_Task goal_.
In the listing below, find each line that holds the string "memToCacheE" and copy it.

*** Data to examine Section Begins ***

Background: an optimization exercise with open tools, aiming at small area and a short achievable clock period. Do not read the settings as production practice.
Only simulation tests tie the RTL to the original design; equivalence was not proved.
No driver is modelled on the clock port, so clocking that relies on it looks cheaper here than on a real chip.
No activity file was given, so power comes from the tool's default toggle rates.

## design.v

```verilog
`timescale 1ns/1ns
package mboxPkg;
  localparam int wordW = 36;
  localparam int halfW = wordW / 2;
  localparam int mbSlots = 4;
  localparam int cfgDataW = 8;
  typedef logic [0:wordW-1] wordT;
  typedef logic [$clog2(mbSlots)-1:0] mbSlotT;
  typedef enum logic [2:0] {
    OpNone       = 3'd0,
    OpLoadMb     = 3'd1,
    OpChBufWrite = 3'd2,
    OpChBufRead  = 3'd3,
    OpChRegLoad  = 3'd4,
    OpCcwWrite   = 3'd5
  } mbOpE;
  typedef enum logic [2:0] {
    SrcCache  = 3'd0,
    SrcAr     = 3'd1,
    SrcMem    = 3'd2,
    SrcCcwMix = 3'd3,
    SrcChBuf  = 3'd4
  } mbSrcE;
  typedef enum logic [1:0] {
    MtcAr    = 2'd0,
    MtcMb    = 2'd1,
    MtcMem   = 2'd2,
    MtcChReg = 2'd3
  } memToCacheE;
  typedef enum logic [2:0] {
    CfgMbSel    = 3'd0,
    CfgMtcSel   = 3'd1,
    CfgMtcEn    = 3'd2,
    CfgPaging   = 3'd3,
    CfgChBufSrc = 3'd4,
    CfgMixSel   = 3'd5,
    CfgCcwAddr  = 3'd6
  } cfgRegE;
endpackage
`timescale 1ns/1ns
package chanPkg;
  localparam int chBufDepth = 128;
  localparam int chBufAddrW = $clog2(chBufDepth);
  typedef logic [chBufAddrW-1:0] chBufAddrT;
  localparam int ccwDepth = 4;
  localparam int ccwAddrW = $clog2(ccwDepth);
  typedef logic [ccwAddrW-1:0] ccwAddrT;
endpackage
`timescale 1ns/1ns
import mboxPkg::*;
import chanPkg::*;
module mbCfgRegs
(
  input  logic                clk,
  input  logic                rstN,
  input  logic                cfgWrEn,
  input  mboxPkg::cfgRegE     cfgAddr,
  input  logic [mboxPkg::cfgDataW-1:0] cfgData,
  output mboxPkg::mbSlotT     mbSel,
  output mboxPkg::memToCacheE mtcSel,
  output logic                mtcEn,
  output logic                pagingMode,
  output logic                chBufMbSrc,
  output logic                mixMbSel,
  output chanPkg::ccwAddrT    ccwAddr,
  output mboxPkg::mbSlotT     mbSelNext,
  output mboxPkg::memToCacheE mtcSelNext,
  output logic                mtcEnNext,
  output logic                pagingModeNext,
  output logic                chBufMbSrcNext,
  output logic                mixMbSelNext,
  output chanPkg::ccwAddrT    ccwAddrNext
);
  always_comb begin
    mbSelNext      = mbSel;
    mtcSelNext     = mtcSel;
    mtcEnNext      = mtcEn;
    pagingModeNext = pagingMode;
    chBufMbSrcNext = chBufMbSrc;
    mixMbSelNext   = mixMbSel;
    ccwAddrNext    = ccwAddr;
    if (!rstN) begin
      mbSelNext      = '0;
      mtcSelNext     = MtcAr;
      mtcEnNext      = 1'b0;
      pagingModeNext = 1'b0;
      chBufMbSrcNext = 1'b0;
      mixMbSelNext   = 1'b0;
      ccwAddrNext    = '0;
    end else if (cfgWrEn) begin
      case (cfgAddr)
        CfgMbSel:    mbSelNext      = cfgData[1:0];
        CfgMtcSel:   mtcSelNext     = mboxPkg::memToCacheE'(cfgData[1:0]);
        CfgMtcEn:    mtcEnNext      = cfgData[0];
        CfgPaging:   pagingModeNext = cfgData[0];
        CfgChBufSrc: chBufMbSrcNext = cfgData[0];
        CfgMixSel:   mixMbSelNext   = cfgData[0];
        CfgCcwAddr:  ccwAddrNext    = cfgData[1:0];
        default: begin
        end
      endcase
    end
  end
  always_ff @(posedge clk) begin
    mbSel      <= mbSelNext;
    mtcSel     <= mtcSelNext;
    mtcEn      <= mtcEnNext;
    pagingMode <= pagingModeNext;
    chBufMbSrc <= chBufMbSrcNext;
    mixMbSel   <= mixMbSelNext;
    ccwAddr    <= ccwAddrNext;
  end
endmodule
`timescale 1ns/1ns
import mboxPkg::*;
module memBufBank
(
  input  logic       clk,
  input  logic       rstN,
  input  mboxPkg::mbOpE       op,
  input  mboxPkg::mbSlotT     opSlot,
  input  mboxPkg::mbSrcE      opSrc,
  input  logic       nxm,
  input  mboxPkg::wordT       arData,
  input  mboxPkg::wordT       cacheData,
  input  mboxPkg::wordT       memData,
  input  mboxPkg::wordT       chBufOut,
  input  mboxPkg::wordT       chRegNext,
  input  mboxPkg::wordT       ccwMix,
  input  mboxPkg::mbSlotT     mbSelNext,
  input  mboxPkg::memToCacheE mtcSelNext,
  input  logic       mtcEnNext,
  input  logic       pagingModeNext,
  output mboxPkg::wordT       mbWord,
  output mboxPkg::wordT       mbWordNext,
  output logic       mbParOdd,
  output mboxPkg::wordT       memToCache,
  output mboxPkg::wordT       ptIn
);
  mboxPkg::wordT mbWords [0:mbSlots-1];
  mboxPkg::wordT mbIn;
  mboxPkg::wordT mtcRegNext;
  always_comb begin
    case (opSrc)
      SrcCache:  mbIn = cacheData;
      SrcAr:     mbIn = arData;
      SrcMem:    mbIn = memData;
      SrcCcwMix: mbIn = ccwMix;
      SrcChBuf:  mbIn = chBufOut;
      default:   mbIn = '0;
    endcase
  end
  logic [mbSlots-1:0] slotLd;
  logic [mbSlots-1:0] slotEn;
  logic [mbSlots-1:0] selNext;
  logic selLd;
  mboxPkg::wordT selWord;
  for (genvar i = 0; i < mbSlots; i++) begin : gSlot
    slotCtl #(.IDX(i)) u (.rstN, .op, .nxm, .opSlot, .ld(slotLd[i]), .en(slotEn[i]));
  end
  always_ff @(posedge clk) begin
    for (int i = 0; i < mbSlots; i++) begin
      if (slotEn[i]) begin
        mbWords[i] <= mbIn & {wordW{rstN}};
      end
    end
  end
  always_comb begin
    for (int i = 0; i < mbSlots; i++) begin
      selNext[i] = rstN && (int'(mbSelNext) == i);
    end
    selLd = |(selNext & slotLd);
    selWord = '0;
    for (int i = 0; i < mbSlots; i++) begin
      selWord = selWord | (mbWords[i] & {wordW{selNext[i]}});
    end
    mbWordNext = selLd ? mbIn : selWord;
  end
  logic [mbSlots-1:0] mbPar;
  logic srcPar;
  logic mbParNext;
  always_comb begin
    case (opSrc)
      SrcCache:  srcPar = ^cacheData;
      SrcAr:     srcPar = ^arData;
      SrcMem:    srcPar = ^memData;
      SrcCcwMix: srcPar = ^ccwMix;
      SrcChBuf:  srcPar = ^chBufOut;
      default:   srcPar = 1'b0;
    endcase
  end
  always_ff @(posedge clk) begin
    for (int i = 0; i < mbSlots; i++) begin
      if (slotEn[i]) begin
        mbPar[i] <= srcPar && rstN;
      end
    end
  end
  assign mbParNext = selLd ? srcPar : |(mbPar & selNext);
  logic mtcArNext;
  logic mtcMemNext;
  logic mtcRegSelNext;
  mboxPkg::wordT mtcA;
  mboxPkg::wordT mtcM;
  mboxPkg::wordT mtcR;
  mboxPkg::wordT ptA;
  mboxPkg::wordT ptR;
  assign mtcArNext     = mtcEnNext && mtcSelNext == MtcAr;
  assign mtcMemNext    = mtcEnNext && mtcSelNext == MtcMem;
  assign mtcRegSelNext = mtcEnNext && (mtcSelNext == MtcMb || mtcSelNext == MtcChReg);
  always_comb begin
    mtcRegNext = (mtcSelNext == MtcMb) ? mbWordNext : chRegNext;
    mtcRegNext = mtcRegNext & {wordW{mtcRegSelNext}};
  end
  always_ff @(posedge clk) begin
    mbWord   <= mbWordNext;
    mbParOdd <= mbParNext;
    mtcA     <= mtcRegNext | {wordW{mtcArNext}};
    mtcM     <= mtcRegNext | {wordW{mtcMemNext}};
    mtcR     <= mtcRegNext;
    ptA      <= pagingModeNext ? mbWordNext : '1;
    ptR      <= pagingModeNext ? mbWordNext : '0;
  end
  assign ptIn = (arData & ptA) | ptR;
  assign memToCache = (arData & mtcA) | (memData & mtcM) | mtcR;
endmodule
module slotCtl
#(
  parameter int IDX = 0
)
(
  input  logic            rstN,
  input  mboxPkg::mbOpE   op,
  input  logic            nxm,
  input  mboxPkg::mbSlotT opSlot,
  output logic            ld,
  output logic            en
);
  assign ld = rstN && (op == mboxPkg::OpLoadMb) && !nxm && (int'(opSlot) == IDX);
  assign en = ld || !rstN;
endmodule
`timescale 1ns/1ns
import mboxPkg::*;
import chanPkg::*;
module chanBuffer
(
  input  logic      clk,
  input  logic      rstN,
  input  mboxPkg::mbOpE      op,
  input  chanPkg::chBufAddrT opAddr,
  input  mboxPkg::wordT      mbWord,
  input  mboxPkg::wordT      mbWordNext,
  input  mboxPkg::wordT      cbusIn,
  input  logic      chReverse,
  input  mboxPkg::wordT      ccwIn,
  input  logic      chBufMbSrc,
  input  logic      mixMbSelNext,
  input  chanPkg::ccwAddrT   ccwAddrNext,
  output mboxPkg::wordT      chBufOut,
  output mboxPkg::wordT      chRegNext,
  output mboxPkg::wordT      ccwMix
);
  logic [chBufDepth-1:0][0:wordW-1] chBuf;
  mboxPkg::wordT ccwBuf [0:ccwDepth-1];
  mboxPkg::wordT ccwNext [0:ccwDepth-1];
  mboxPkg::wordT chReg;
  mboxPkg::wordT chBufIn;
  mboxPkg::wordT chRegIn;
  mboxPkg::wordT rdWord;
  logic [chBufDepth-1:0] addrDec;
  logic chBufWe;
  logic chBufRe;
  logic chRegLd;
  logic ccwWe;
  assign chBufWe = (op == OpChBufWrite);
  assign chBufRe = rstN && (op == OpChBufRead);
  assign chRegLd = rstN && (op == OpChRegLoad);
  assign ccwWe   = rstN && (op == OpCcwWrite);
  assign chBufIn = chBufMbSrc ? mbWord : chReg;
  assign chRegIn = chReverse ? {cbusIn[halfW:wordW-1], cbusIn[0:halfW-1]} : cbusIn;
  logic [7:0]  addrLo;
  logic [15:0] addrHi;
  logic [chBufDepth-1:0] wrEn;
  always_comb begin
    for (int i = 0; i < 8; i++) begin
      addrLo[i] = (int'(opAddr[2:0]) == i);
    end
    for (int i = 0; i < 16; i++) begin
      addrHi[i] = (int'(opAddr[6:3]) == i);
    end
  end
  for (genvar w = 0; w < chBufDepth; w++) begin : gWordLine
    wordLine u (.lo(addrLo[w % 8]), .hi(addrHi[w / 8]), .we(chBufWe),
                .sel(addrDec[w]), .wrEn(wrEn[w]));
  end
  always_ff @(posedge clk) begin
    for (int w = 0; w < chBufDepth; w++) begin
      if (wrEn[w]) begin
        chBuf[w] <= chBufIn;
      end
    end
  end
  mboxPkg::wordT rdL1 [0:42];
  mboxPkg::wordT rdL2 [0:10];
  mboxPkg::wordT rdL3 [0:2];
  for (genvar g = 0; g < 42; g++) begin : gRdL1
    rdAoi3 u (.a(chBuf[3*g]), .b(chBuf[3*g+1]), .c(chBuf[3*g+2]),
              .sa(addrDec[3*g]), .sb(addrDec[3*g+1]), .sc(addrDec[3*g+2]),
              .y(rdL1[g]));
  end
  rdAoi2 uRdL1Last (.a(chBuf[126]), .b(chBuf[127]), .sa(addrDec[126]), .sb(addrDec[127]),
                    .y(rdL1[42]));
  for (genvar g = 0; g < 10; g++) begin : gRdL2
    rdNand4 u (.a(rdL1[4*g]), .b(rdL1[4*g+1]), .c(rdL1[4*g+2]), .d(rdL1[4*g+3]), .y(rdL2[g]));
  end
  rdNand3 uRdL2Last (.a(rdL1[40]), .b(rdL1[41]), .c(rdL1[42]), .y(rdL2[10]));
  rdNor4 uRdL3a (.a(rdL2[0]), .b(rdL2[1]), .c(rdL2[2]), .d(rdL2[3]), .y(rdL3[0]));
  rdNor4 uRdL3b (.a(rdL2[4]), .b(rdL2[5]), .c(rdL2[6]), .d(rdL2[7]), .y(rdL3[1]));
  rdNor3 uRdL3c (.a(rdL2[8]), .b(rdL2[9]), .c(rdL2[10]), .y(rdL3[2]));
  rdNand3 uRdL4 (.a(rdL3[0]), .b(rdL3[1]), .c(rdL3[2]), .y(rdWord));
  always_ff @(posedge clk) begin
    if (!rstN) begin
      chBufOut <= '0;
    end else if (chBufRe) begin
      chBufOut <= rdWord;
    end
  end
  always_comb begin
    if (!rstN) begin
      chRegNext = '0;
    end else if (chRegLd) begin
      chRegNext = chRegIn;
    end else begin
      chRegNext = chReg;
    end
    for (int i = 0; i < ccwDepth; i++) begin
      if (!rstN) begin
        ccwNext[i] = '0;
      end else if (ccwWe && int'(opAddr[ccwAddrW-1:0]) == i) begin
        ccwNext[i] = ccwIn;
      end else begin
        ccwNext[i] = ccwBuf[i];
      end
    end
  end
  always_ff @(posedge clk) begin
    chReg <= chRegNext;
    for (int i = 0; i < ccwDepth; i++) begin
      ccwBuf[i] <= ccwNext[i];
    end
    ccwMix <= mixMbSelNext ? mbWordNext : ccwNext[ccwAddrNext];
  end
endmodule
module rdAoi3
(
  input  mboxPkg::wordT a,
  input  mboxPkg::wordT b,
  input  mboxPkg::wordT c,
  input  logic          sa,
  input  logic          sb,
  input  logic          sc,
  output mboxPkg::wordT y
);
  assign y = ~((a & {mboxPkg::wordW{sa}}) | (b & {mboxPkg::wordW{sb}}) | (c & {mboxPkg::wordW{sc}}));
endmodule
module rdAoi2
(
  input  mboxPkg::wordT a,
  input  mboxPkg::wordT b,
  input  logic          sa,
  input  logic          sb,
  output mboxPkg::wordT y
);
  assign y = ~((a & {mboxPkg::wordW{sa}}) | (b & {mboxPkg::wordW{sb}}));
endmodule
module rdNand4
(
  input  mboxPkg::wordT a,
  input  mboxPkg::wordT b,
  input  mboxPkg::wordT c,
  input  mboxPkg::wordT d,
  output mboxPkg::wordT y
);
  assign y = ~(a & b & c & d);
endmodule
module rdNand3
(
  input  mboxPkg::wordT a,
  input  mboxPkg::wordT b,
  input  mboxPkg::wordT c,
  output mboxPkg::wordT y
);
  assign y = ~(a & b & c);
endmodule
module rdNor4
(
  input  mboxPkg::wordT a,
  input  mboxPkg::wordT b,
  input  mboxPkg::wordT c,
  input  mboxPkg::wordT d,
  output mboxPkg::wordT y
);
  assign y = ~(a | b | c | d);
endmodule
module rdNor3
(
  input  mboxPkg::wordT a,
  input  mboxPkg::wordT b,
  input  mboxPkg::wordT c,
  output mboxPkg::wordT y
);
  assign y = ~(a | b | c);
endmodule
module wordLine
(
  input  logic lo,
  input  logic hi,
  input  logic we,
  output logic sel,
  output logic wrEn
);
  assign sel  = lo & hi;
  assign wrEn = lo & hi & we;
endmodule
`timescale 1ns/1ns
import mboxPkg::*;
import chanPkg::*;
module mbox
(
  input  logic                clk,
  input  logic                rstN,
  input  logic                cfgWrEn,
  input  mboxPkg::cfgRegE              cfgAddr,
  input  logic [mboxPkg::cfgDataW-1:0] cfgData,
  input  mboxPkg::mbOpE                op,
  input  mboxPkg::mbSlotT              opSlot,
  input  mboxPkg::mbSrcE               opSrc,
  input  chanPkg::chBufAddrT           opAddr,
  input  logic                nxm,
  input  mboxPkg::wordT                arData,
  input  mboxPkg::wordT                cacheData,
  input  mboxPkg::wordT                memData,
  input  mboxPkg::wordT                cbusIn,
  input  logic                chReverse,
  input  mboxPkg::wordT                ccwIn,
  output mboxPkg::wordT                mbWord,
  output logic                mbParOdd,
  output mboxPkg::wordT                memToCache,
  output mboxPkg::wordT                ptIn,
  output mboxPkg::wordT                cbusOut,
  output mboxPkg::wordT                ccwMix
);
  mboxPkg::mbSlotT     mbSel;
  mboxPkg::memToCacheE mtcSel;
  logic       mtcEn;
  logic       pagingMode;
  logic       chBufMbSrc;
  logic       mixMbSel;
  chanPkg::ccwAddrT    ccwAddr;
  mboxPkg::mbSlotT     mbSelNext;
  mboxPkg::memToCacheE mtcSelNext;
  logic       mtcEnNext;
  logic       pagingModeNext;
  logic       chBufMbSrcNext;
  logic       mixMbSelNext;
  chanPkg::ccwAddrT    ccwAddrNext;
  mboxPkg::wordT mbWordNext;
  mboxPkg::wordT chRegNext;
  mbCfgRegs cfgRegs (
    .clk, .rstN, .cfgWrEn, .cfgAddr, .cfgData,
    .mbSel, .mtcSel, .mtcEn, .pagingMode,
    .chBufMbSrc, .mixMbSel, .ccwAddr,
    .mbSelNext, .mtcSelNext, .mtcEnNext, .pagingModeNext,
    .chBufMbSrcNext, .mixMbSelNext, .ccwAddrNext
  );
  memBufBank memBuf (
    .clk, .rstN, .op, .opSlot, .opSrc, .nxm,
    .arData, .cacheData, .memData,
    .chBufOut(cbusOut), .chRegNext, .ccwMix,
    .mbSelNext, .mtcSelNext, .mtcEnNext, .pagingModeNext,
    .mbWord, .mbWordNext, .mbParOdd, .memToCache, .ptIn
  );
  chanBuffer chanBuf (
    .clk, .rstN, .op, .opAddr, .mbWord, .mbWordNext, .cbusIn, .chReverse, .ccwIn,
    .chBufMbSrc, .mixMbSelNext, .ccwAddrNext,
    .chBufOut(cbusOut), .chRegNext, .ccwMix
  );
endmodule
```

## flow/run.sh

```bash
#!/bin/bash
# The standard layout (standard.sh, with the standard synthesis unchanged),
# with three of its steps tuned through ORFS variables:
#  - clock tree: larger sink clusters and no dummy loads
#  - port buffers: buf_2 instead of the library's slow delay buffer
#  - floorplan: the pre-placement timing repair is skipped (it only sees an
#    ideal clock, and upsizes input paths that meet timing once the clock
#    tree exists); later repairs are as standard
# Each tool's full output stays in orfs/logs/; make's own output goes to
# flow_make.log in this folder.
set -euo pipefail
export CTS_ARGS="-sink_clustering_enable -repair_clock_nets -dont_use_dummy_load -sink_clustering_size 24 -sink_clustering_max_diameter 80"
export BUFFER_PORTS_ARGS="-buffer_cell sky130_fd_sc_hd__buf_2"
export REMOVE_ABC_BUFFERS=1
bash standard.sh > flow_make.log 2>&1
```

## standard.sh

```bash
#!/bin/bash
# synth_recipe.tcl (not shown) runs the flow's synth.tcl, then flattens the netlist and writes it again
# the make line also repeats each setting of config.mk as NAME=value (left out here)
make -C /OpenROAD-flow-scripts/flow DESIGN_CONFIG=/design/flow/config.mk WORK_HOME=/design/flow/orfs CLKGATE_MAP_FILE= SYNTH_SCRIPT=/design/flow/synth_recipe.tcl "${@:-finish}"
```

## config.mk

```make
export PLATFORM = sky130hd
export DESIGN_NAME = mbox
export DESIGN_NICKNAME = mbox
export VERILOG_FILES = /design/flow/design.v
export SDC_FILE = /design/flow/constraint.sdc
export NUM_CORES = 4
export LEC_CHECK = 0
export CAP_MARGIN = 20
export CELL_PAD_IN_SITES_DETAIL_PLACEMENT = 0
export CELL_PAD_IN_SITES_GLOBAL_PLACEMENT = 1
export CORE_MARGIN = 2
export CORE_UTILIZATION = 45
export CTS_CLUSTER_DIAMETER = 80
export CTS_CLUSTER_SIZE = 24
export PLACE_DENSITY = 0.58
export SETUP_SLACK_MARGIN = 2.5
export SLEW_MARGIN = 20
export SYNTH_HIERARCHICAL = 1
export SYNTH_MEMORY_MAX_BITS = 8192
```

## constraint.sdc

```tcl
create_clock -name core_clock -period 5.5 [get_ports {clk}]
set_input_delay 1.1000 -clock core_clock [delete_from_list [all_inputs] [get_ports {clk}]]
set_output_delay 1.1000 -clock core_clock [all_outputs]
set_load 0.01 [all_outputs]
```

==> results.txt, run 1 <==
outcome=finished clean; Clk Tree Root Cell=clkbuf_16; count of endpoints failing setup in the final report=0; Worst Setup Slack post-DPL=0.3376 ns; synthesized instance count=10170; total number of placement rows=239; maximum number of pins on one net before global-route repair=129; combinational group share of total power=4.6%; Critical Path Source=opAddr[1]; HPWL Detailed=413.4 mm; H-tree depth=5; Routed Wire Length=698.9 mm; clock insertion delay at the later pin of the skew report=0.98 ns; chip width=656.1 µm; all-layer global routing usage=31.24%; ratio of routed vias to standard cells=6.743; crit share post-route=62.59%; share of total power in sequential cells=64.5%; Yosys Warn Count=17; gp weighted congestion=0.9452; internal power contribution=0.05290 W; antenna violations before repair=85; setup repair after global routing missed its margin=true; library cell appearing most often on the critical path=and2_4; Psw=0.01451 W; Setup crit end kind=flip-flop; Finished Layout Cells=16810; sequential cell area fraction in the yosys report=79.65%; worst ir drop on vdd=0.2486 mV; clock-pin slew of the registers on the worst-case setup and hold paths=0.09 ns; router iterations before antenna repair=13; Arrival @ worst endpoint=4.26 ns; Final #Nets=11290; kind of critical path=in -> reg; total placed cells including tap cells=16030; Static Leakage=75.79 nW; clock tree from TritonCTS=built; switching part of the total power=21.52%; count of buffers inserted at the top-level ports=385; highest fanout seen on the critical path=8; skew final=0.05942 ns; Initial Utilization=45.19%; number of max-slew violations in the final report=0; critical path data required time=6.32 ns; via count of the routed design=113300; fin util=50.74%; largest stage delay on the critical path=0.75 ns; Inserted Clock Buffers=265; antenna viol nets, final=0; crit path launch type=primary input; overall die area=430500 µm²; cell-by-cell trace of the critical path=buf_16 > nor2b_4 > and2_4 > and2_4 > buf_12 > buf_4 > a222oi_1 > nand4_1 > nor4_4 > nand3_1 > nand2_1 > o21ai_0; final worst hold slack=0.4351 ns; leading cell types in the layout, fill and taps excluded=edfxtp_1 (4756), a222oi_1 (1512), buf_4 (657); worst-path cell with the longest stage delay=nor4_4; shortest clock period the worst path allows after layout=3.442 ns; Die Span Y=656.1 µm; clock network fraction of design power=30.9%; highest clock frequency the design can meet=290.5 MHz; area growth from synthesis to layout=12.29%; beginning of the worst register-to-register path=chanBuf.ccwMix[0]; mapped cell area=191400 µm²; Main synth FF type=edfxtp_1; via count of the first global-routing pass=106100; post-synthesis cell type count=67; category of cells accounting for the largest share of critical-path delay=simple AND/OR/NAND/NOR gates; count of maximum capacitance violations=0; num ports=392; Worst Hold Launch=ccwIn[6]; Core Box Area=423400 µm²; path type of the worst min-delay path=in -> reg; final number of hold-violating endpoints=0; share of cells above drive strength 1=21.25%; smallest setup slack after layout=2.058 ns; number of register bits inferred by synthesis=5235; detailed router's first-iteration violation count=21520; sink count of the clock tree=5235; Max Buffers Root-to-Sink=4; most common cell after layout, fill and taps aside=edfxtp_1; average cell area after synthesis=18.81 µm²; remaining global-route overflow=0; wire per inst=41.58 µm; number of enable-type register cells in the synthesized netlist=4756; wire length of the first global-routing pass=922.1 mm; transition time at the pin with the least slew margin=1.204 ns; Max-slew headroom=19.73%; number of buffers added to fix hold violations after cts=0; power per unit of standard cell area=313.7 nW/µm²; final routed DRC violation total=0; buffering stage count on the worst path with inverters included=3; Async SR Flop Fraction=0%
[logic make-up (layout without fill, tap and decap cells)]
logic type,after synthesis,after routing,synth area share [%]
and+or+nand+nor,1503,1544,4.509
DFF,5235,5235,79.65
other,0,69,0
AOI/OAI and AO/OA,2217,2217,10.41
xor gates and xnor gates,170,170,0.8180
muxes,263,263,1.535
buffers and inverters,785,1647,3.082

*** Data to examine Section Ends ***

_Written solution_.
  } memToCacheE;
  output mboxPkg::memToCacheE mtcSel,
  output mboxPkg::memToCacheE mtcSelNext,
        CfgMtcSel:   mtcSelNext     = mboxPkg::memToCacheE'(cfgData[1:0]);
  input  mboxPkg::memToCacheE mtcSelNext,
  mboxPkg::memToCacheE mtcSel;
  mboxPkg::memToCacheE mtcSelNext;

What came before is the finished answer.